### Information given
--- START ---

Context: an optimization exercise on an open-source flow, tuned for small area and a short achievable clock period. The choices shown serve that exercise and are no tape-out recipe.
The RTL was checked by simulation tests, not by an equivalence proof against the original design.
Power figures rest on the tool's default switching activity, not on a simulated workload.

## the baseline
// zsab
module zsab #(
    parameter [31:0] PREHEAT_NOMINAL      = 32'd400,
    parameter [15:0] PWM_RANGE            = 16'd5000,
    parameter [7:0]  KIND_SUPPORTED       = 8'h01,
    parameter [15:0] RST_UART_DIV         = 16'd16,
    parameter [31:0] RST_FRAME_TIMEOUT_MS = 32'd20,
    parameter [31:0] RST_CONV_SETTLE_MS   = 32'd2,
    parameter [31:0] RST_PWM_BUDGET_MS    = 32'd100,
    parameter [15:0] RST_SCK_HALF         = 16'd4
) (
    input             clk,
    input             rst,
    input      [31:0] ms_now,
    input      [5:0]  bus_addr,
    input             bus_we,
    input             bus_re,
    input      [31:0] bus_wdata,
    output reg [31:0] bus_rdata,
    output            uart_tx,
    input             uart_rx,
    output            sbr_sck,
    output            sbr_cs_n,
    input             sbr_so,
    input             pwm_in,
    output            tmr_suspend,
    output reg        evt_done
);
export LEC_CHECK = 0
export ABC_AREA = 1
export CAP_MARGIN = 20
export CORE_MARGIN = 2
export CORE_UTILIZATION = 40
export CTS_BUF_LIST = sky130_fd_sc_hd__clkbuf_4
export CTS_CLUSTER_SIZE = 30
export SLEW_MARGIN = 20
create_clock -name core_clock -period 200.0 [get_ports {clk}]
standard.sh (not shown) runs the stock make flow with config.mk's settings and CLKGATE_MAP_FILE= SYNTH_SCRIPT=/design/flow/synth_recipe.tcl, a recipe that flattens the netlist after the stock synthesis.
==> flow/flow/run.sh <==
#!/bin/bash
set -euo pipefail
here=$(pwd)
rm -rf "$here/scripts_mod"
cp -r "$FLOW_HOME/scripts" "$here/scripts_mod"
cp "$here/flow/abc_area.script" "$here/scripts_mod/abc_area.script"
bash standard.sh SCRIPTS_DIR="$here/scripts_mod" \
    "BUFFER_PORTS_ARGS=-buffer_cell sky130_fd_sc_hd__buf_2" SETUP_SLACK_MARGIN=117.5 \
    "CTS_ARGS=-sink_clustering_enable -repair_clock_nets -dont_use_dummy_load -sink_clustering_size 30 -buf_list sky130_fd_sc_hd__clkbuf_4" finish > "$here/standard.log" 2>&1
==> flow/flow/abc_area.script <==
strash
dch
map -B 0.5
topo
stime -c
buffer -c
dnsize -c
--- input diff the baseline..the candidate ---
-- flow/design.v --
<<< the baseline, line 69
    reg [3:0]  code;         
    reg [16:0] value_lo;     
    wire       value_s = value_lo[16] && (op == 3'd3);
    reg [31:0] warmup_deadline;
    reg [15:0] uart_div;
>>> the candidate, line 69
    reg [3:0]  code;         
    reg [16:0] value_lo;     
    reg        value_s;
    reg [31:0] warmup_deadline;
    reg [15:0] uart_div;
<<< the baseline, line 244
        endcase
    end
    always @* begin
        case (bus_addr)
            A_STATUS:      bus_rdata = {12'd0, rx_count, tmr_suspend, pst, seq,
                                        1'b0, op, 1'b0, rej, done, busy};
            A_RESULT:      bus_rdata = {{29{code[3]}}, code[2:0]};
            A_VALUE:       bus_rdata = {{15{value_s}}, value_lo};
            A_DEADLINE:    bus_rdata = warmup_deadline;
            A_UART_DIV:    bus_rdata = {16'd0, uart_div};
            A_FRAME_TO:    bus_rdata = frame_timeout_ms;
            A_CONV_SETTLE: bus_rdata = conv_settle_ms;
            A_PWM_BUDGET:  bus_rdata = pwm_budget_ms;
            A_SCK_HALF:    bus_rdata = {16'd0, sck_half};
            A_SBR_RAW:     bus_rdata = {16'd0, sbr_raw};
            A_PWM_HIGH:    bus_rdata = pwm_high_ms;
            A_PWM_LOW:     bus_rdata = pwm_low_ms;
            A_FRAME0:      bus_rdata = {frame[3], frame[2], frame[1], frame[0]};
            A_FRAME1:      bus_rdata = {frame[7], frame[6], frame[5], frame[4]};
            A_FRAME2:      bus_rdata = {24'd0, frame[8]};
            A_NOW:         bus_rdata = ms_now;
            default:       bus_rdata = 32'd0;
        endcase
    end
    wire        cfg_we   = bus_we && !busy;
>>> the candidate, line 244
        endcase
    end
    reg [31:0] rd_lo;
    always @* begin
        case (bus_addr[3:0])
            4'h1: rd_lo = {12'd0, rx_count, tmr_suspend, pst, seq,
                           1'b0, op, 1'b0, rej, done, busy};
            4'h2: rd_lo = {{29{code[3]}}, code[2:0]};
            4'h3: rd_lo = {{15{value_s}}, value_lo};
            4'h4: rd_lo = warmup_deadline;
            4'h5: rd_lo = {16'd0, uart_div};
            4'h6: rd_lo = frame_timeout_ms;
            4'h7: rd_lo = conv_settle_ms;
            4'h8: rd_lo = pwm_budget_ms;
            4'h9: rd_lo = {16'd0, sck_half};
            4'hA: rd_lo = {16'd0, sbr_raw};
            4'hB: rd_lo = pwm_high_ms;
            4'hC: rd_lo = pwm_low_ms;
            4'hD: rd_lo = {frame[3], frame[2], frame[1], frame[0]};
            4'hE: rd_lo = {frame[7], frame[6], frame[5], frame[4]};
            4'hF: rd_lo = {24'd0, frame[8]};
            default: rd_lo = 32'd0;
        endcase
        bus_rdata = ((bus_addr[5:4] == 2'b00) ? rd_lo : 32'd0) |
                    ((bus_addr == A_NOW) ? ms_now : 32'd0);
    end
    wire        cfg_we   = bus_we && !busy;
<<< the baseline, line 292
        if (rst) begin
            seq <= S_IDLE; done <= 1'b0; rej <= 1'b0; op <= 3'd0;
            code <= C_NONE; value_lo <= 17'd0;
            sbr_raw <= 16'd0; pwm_high_ms <= 32'd0; pwm_low_ms <= 32'd0;
            for (k = 0; k < 9; k = k + 1) frame[k] <= 8'd0;
>>> the candidate, line 294
        if (rst) begin
            seq <= S_IDLE; done <= 1'b0; rej <= 1'b0; op <= 3'd0;
            code <= C_NONE; value_lo <= 17'd0; value_s <= 1'b0;
            sbr_raw <= 16'd0; pwm_high_ms <= 32'd0; pwm_low_ms <= 32'd0;
            for (k = 0; k < 9; k = k + 1) frame[k] <= 8'd0;
<<< the baseline, line 316
                            code     <= C_NONE;
                            value_lo <= 17'd0;
                            kind_ok  <= (bus_wdata[15:8] == KIND_SUPPORTED);
                        end else begin
>>> the candidate, line 318
                            code     <= C_NONE;
                            value_lo <= 17'd0;
                            value_s  <= 1'b0;
                            kind_ok  <= (bus_wdata[15:8] == KIND_SUPPORTED);
                        end else begin
<<< the baseline, line 479
                code     <= fin_code;
                value_lo <= fin_val;
                done     <= 1'b1;
                seq      <= S_IDLE;
>>> the candidate, line 482
                code     <= fin_code;
                value_lo <= fin_val;
                value_s  <= fin_s;
                done     <= 1'b1;
                seq      <= S_IDLE;
Findings:
- Comparing the baseline and the candidate, the lower total setup buffers inserted after CTS is on the baseline.
- As of the candidate, overall power after layout had fallen by more than half compared to the baseline.
- Compared with the baseline, the candidate shows a post-detailed-route wirelength per cell that is 0.20 um higher.
- Flip-flop and latch count of the baseline is on par with the candidate.
- The candidate: worst slack on hold paths is 0.015 ns lower than what the baseline reported.
- Wire length, the baseline and the candidate, higher one = the candidate.
- Relative to the baseline, die area increased by about 0.7% in the candidate.
- Changes observed in the candidate relative to the baseline: number of gates given a new drive strength after cts moved up; design area has increased; clock skew shows a reduction of 0.047 ns; share of the clock period used by the worst path after layout saw little to no change; switching power as a share of total power saw a decrease.
- HPWL after detailed placement delta for the candidate relative to the baseline: 5.8 mm higher
- Any difference in overall track demand over capacity in global routing between the candidate and the baseline is small enough to ignore.

[what the ideal ports hide]
Ports are ideal in the flow. The routed layouts listed here were re-timed in OpenROAD. Step 1 (the two cells are an assumption about what drives the block):
set clk [get_ports {clk}]
set_driving_cell -lib_cell sky130_fd_sc_hd__clkbuf_16 $clk
set_driving_cell -lib_cell sky130_fd_sc_hd__buf_2 [delete_from_list [all_inputs] $clk]
Step 2 also shifts input and output timing later by t, the mid clock arrival at the registers, as if the neighbouring blocks saw the same clock. Slacks: ideal ports / drivers / drivers and shift; pairs: ideal ports / drivers.
| run | shift t [ns] | setup WS [ns] | worst hold slack (ns) | latest minus earliest clock arrival (ns) | worst register clock-pin slew, ns |
|---|---|---|---|---|---|
| the baseline | 1.022 | 117.375 / 117.354 / 117.354 | 0.416 / 0.416 / 0.416 | 0.165 / 0.165 | 0.08 / 0.08 |
| the candidate | 0.980 | 117.448 / 117.404 / 117.404 | 0.401 / 0.401 / 0.401 | 0.118 / 0.118 | 0.08 / 0.08 |
After both steps setup and hold are still met in every run listed. The setup slack of the candidate, which loses most, moves by -0.044 ns with the drivers and by -0.044 ns with both steps.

--- END ---

### Instructions to follow
For this exercise, please copy exactly the lines of the material above from its first line through the line where "export CORE_UTILIZATION = 40" appears.

### Solution below
Context: an optimization exercise on an open-source flow, tuned for small area and a short achievable clock period. The choices shown serve that exercise and are no tape-out recipe.
The RTL was checked by simulation tests, not by an equivalence proof against the original design.
Power figures rest on the tool's default switching activity, not on a simulated workload.

## the baseline
// zsab
module zsab #(
    parameter [31:0] PREHEAT_NOMINAL      = 32'd400,
    parameter [15:0] PWM_RANGE            = 16'd5000,
    parameter [7:0]  KIND_SUPPORTED       = 8'h01,
    parameter [15:0] RST_UART_DIV         = 16'd16,
    parameter [31:0] RST_FRAME_TIMEOUT_MS = 32'd20,
    parameter [31:0] RST_CONV_SETTLE_MS   = 32'd2,
    parameter [31:0] RST_PWM_BUDGET_MS    = 32'd100,
    parameter [15:0] RST_SCK_HALF         = 16'd4
) (
    input             clk,
    input             rst,
    input      [31:0] ms_now,
    input      [5:0]  bus_addr,
    input             bus_we,
    input             bus_re,
    input      [31:0] bus_wdata,
    output reg [31:0] bus_rdata,
    output            uart_tx,
    input             uart_rx,
    output            sbr_sck,
    output            sbr_cs_n,
    input             sbr_so,
    input             pwm_in,
    output            tmr_suspend,
    output reg        evt_done
);
export LEC_CHECK = 0
export ABC_AREA = 1
export CAP_MARGIN = 20
export CORE_MARGIN = 2
export CORE_UTILIZATION = 40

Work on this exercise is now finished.